The Future: Convergence

We predict these layers will increasingly integrate:

Q1 2026:

• AgentKit Connector Registry supports

  .well-known/

  discovery
• LLMFeed feeds appear in Agent Builder
• Signature verification integrated into AgentKit

Q2 2026:

• Visual builder generates signed LLMFeed declarations
• Cross-platform orchestration using both systems
• Universal agent infrastructure emerges

The endpoint:

Developer workflow:
1. Build in AgentKit Builder (orchestration)
2. Publish to /.well-known/ (LLMFeed discovery)
3. Sign with key (LLMFeed trust)
4. Register in AgentKit (enterprise deployment)
5. Deploy everywhere (universal compatibility)

Conclusion: Better Together

The question isn't "AgentKit vs LLMFeed."

The question is: "How do we build the complete agent infrastructure?"

Answer:

• MCP for protocol foundation (Anthropic)
• AgentKit for orchestration & safety (OpenAI)
• LLMFeed for trust & discovery (community-driven)

Each layer solves problems the others don't address.

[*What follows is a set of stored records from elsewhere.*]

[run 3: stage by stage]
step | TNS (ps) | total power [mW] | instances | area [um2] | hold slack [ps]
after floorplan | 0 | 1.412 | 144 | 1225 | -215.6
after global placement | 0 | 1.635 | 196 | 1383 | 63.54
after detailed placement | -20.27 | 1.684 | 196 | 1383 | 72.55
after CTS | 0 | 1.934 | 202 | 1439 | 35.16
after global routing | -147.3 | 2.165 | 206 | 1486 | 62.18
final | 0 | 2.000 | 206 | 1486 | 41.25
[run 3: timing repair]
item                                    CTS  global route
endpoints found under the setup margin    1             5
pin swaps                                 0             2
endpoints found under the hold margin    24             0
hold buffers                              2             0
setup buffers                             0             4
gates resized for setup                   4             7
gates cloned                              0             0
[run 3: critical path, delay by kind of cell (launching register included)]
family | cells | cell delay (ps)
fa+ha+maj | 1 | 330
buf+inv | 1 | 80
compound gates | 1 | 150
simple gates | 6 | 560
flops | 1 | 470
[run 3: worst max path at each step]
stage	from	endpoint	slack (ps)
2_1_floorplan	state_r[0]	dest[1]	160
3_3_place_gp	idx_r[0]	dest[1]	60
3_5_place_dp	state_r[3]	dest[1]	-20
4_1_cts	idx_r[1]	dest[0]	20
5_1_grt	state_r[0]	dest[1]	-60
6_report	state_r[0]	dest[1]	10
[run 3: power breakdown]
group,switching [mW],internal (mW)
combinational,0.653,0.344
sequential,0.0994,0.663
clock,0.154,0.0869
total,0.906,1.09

Together, they create the complete stack for autonomous AI.

Getting Started

If You're Using AgentKit

Add LLMFeed trust layer:

1. Publish your capabilities:

json
// /.well-known/mcp.llmfeed.json
{
  "feed_type": "mcp",
  "capabilities": [ /* from AgentKit */ ],
  "trust": { /* add verification */ }
}

2. Sign your declarations
3. Enable web-scale discovery

If You're Using LLMFeed

Consider AgentKit for orchestration:

1. Build workflows visually
2. Add your

   .well-known/

   feeds to registry
3. Apply runtime guardrails
4. Manage connectors centrally

If You're Starting Fresh

Use both from day one:

1. Define capabilities (LLMFeed format)
2. Build orchestration (AgentKit Builder)
3. Sign declarations (LLMFeed trust)
4. Deploy everywhere (both systems)

Resources

• AgentKit: openai.com/agentkit
• LLMFeed Spec: wellknownmcp.org/spec
• MCP Protocol: modelcontextprotocol.io
• Integration Guide: wellknownmcp.org/tools

The agentic web needs both orchestration and trust.

AgentKit provides orchestration. LLMFeed provides trust.

Together, they enable autonomous AI.